# `uri_string`
[🔗](https://github.com/erlang/otp/blob/master/lib/stdlib/src/uri_string.erl#L226)

URI processing functions.

This module contains functions for parsing and handling URIs
([RFC 3986](https://www.ietf.org/rfc/rfc3986.txt)) and form-urlencoded query
strings ([HTML 5.2](https://www.w3.org/TR/html52/)).

Parsing and serializing non-UTF-8 form-urlencoded query strings are also
supported ([HTML 5.0](https://www.w3.org/TR/html50/)).

A URI is an identifier consisting of a sequence of characters matching the
syntax rule named _URI_ in [RFC 3986](https://www.ietf.org/rfc/rfc3986.txt).

The generic URI syntax consists of a hierarchical sequence of components
referred to as the scheme, authority, path, query, and fragment:

```text
    URI         = scheme ":" hier-part [ "?" query ] [ "#" fragment ]
    hier-part   = "//" authority path-abempty
                   / path-absolute
                   / path-rootless
                   / path-empty
    scheme      = ALPHA *( ALPHA / DIGIT / "+" / "-" / "." )
    authority   = [ userinfo "@" ] host [ ":" port ]
    userinfo    = *( unreserved / pct-encoded / sub-delims / ":" )

    reserved    = gen-delims / sub-delims
    gen-delims  = ":" / "/" / "?" / "#" / "[" / "]" / "@"
    sub-delims  = "!" / "$" / "&" / "'" / "(" / ")"
                / "*" / "+" / "," / ";" / "="

    unreserved  = ALPHA / DIGIT / "-" / "." / "_" / "~"
```

The interpretation of a URI depends only on the characters used and not on how
those characters are represented in a network protocol.

The functions implemented by this module cover the following use cases:

- Parsing URIs into its components and returing a map: `parse/1`
- Recomposing a map of URI components into a URI string: `recompose/1`
- Changing inbound binary and percent-encoding of URIs: `transcode/2`
- Transforming URIs into a normalized form: `normalize/1`, `normalize/2`
- Composing form-urlencoded query strings from a list of key-value pairs:
  `compose_query/1`, `compose_query/2`
- Dissecting form-urlencoded query strings into a list of key-value pairs:
  `dissect_query/1`
- Decoding percent-encoded triplets in URI map or a specific component of URI:
  `percent_decode/1`
- Preparing and retrieving application specific data included in URI
  components:
  `quote/1`, `quote/2`, `unquote/1`

There are four different encodings present during the handling of URIs:

- Inbound binary encoding in binaries
- Inbound percent-encoding in lists and binaries
- Outbound binary encoding in binaries
- Outbound percent-encoding in lists and binaries

Functions with `t:uri_string/0` argument accept lists, binaries and mixed lists
(lists with binary elements) as input type. All of the functions but
[`transcode/2`](`transcode/2`) expects input as lists of unicode codepoints,
UTF-8 encoded binaries and UTF-8 percent-encoded URI parts ("%C3%B6" corresponds
to the unicode character "ö").

Unless otherwise specified the return value type and encoding are the same as
the input type and encoding. That is, binary input returns binary output, list
input returns a list output but mixed input returns list output.

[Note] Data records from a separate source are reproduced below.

From an optimization exercise on the open Yosys and OpenROAD flow, aimed at a short achievable clock period and few clock cycles; shortcuts taken in it are not production practice. Function was checked by simulation only, so behaviour that the tests miss may differ from the original. Power figures rest on the tool's default switching activity, not on a simulated workload.

**design/flow/run.sh**
```bash
#!/bin/bash
# synth_recipe.tcl (not shown) runs the flow's synth.tcl, then flattens the netlist and writes it again
# the make line also repeats each setting of config.mk as NAME=value (left out here)
make -C /OpenROAD-flow-scripts/flow DESIGN_CONFIG=/design/flow/config.mk WORK_HOME=/design/flow/orfs CLKGATE_MAP_FILE= SYNTH_SCRIPT=/design/flow/synth_recipe.tcl finish
```
**design/flow/config.mk**
```make
export PLATFORM = sky130hd
export DESIGN_NAME = arm_core
export DESIGN_NICKNAME = arm_core
export VERILOG_FILES = /design/flow/design.v
export SDC_FILE = /design/flow/constraint.sdc
export NUM_CORES = 8
export LEC_CHECK = 0
export CAP_MARGIN = 20
export CORE_MARGIN = 2
export CORE_UTILIZATION = 40
export SETUP_SLACK_MARGIN = 4
export SLEW_MARGIN = 20
```
**design/flow/constraint.sdc**
```tcl
create_clock -name core_clock -period 7.5 [get_ports {clk}]
set_input_delay 1.5000 -clock core_clock [delete_from_list [all_inputs] [get_ports {clk}]]
set_output_delay 1.5000 -clock core_clock [all_outputs]
set_load 0.01 [all_outputs]
```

In case of lists there is only percent-encoding. In binaries, however, both
binary encoding and percent-encoding shall be considered.
[`transcode/2`](`transcode/2`) provides the means to convert between the
supported encodings, it takes a `t:uri_string/0` and a list of options
specifying inbound and outbound encodings.

[RFC 3986](https://www.ietf.org/rfc/rfc3986.txt) does not mandate any specific
character encoding and it is usually defined by the protocol or surrounding
text. This library takes the same assumption, binary and percent-encoding are
handled as one configuration unit, they cannot be set to different values.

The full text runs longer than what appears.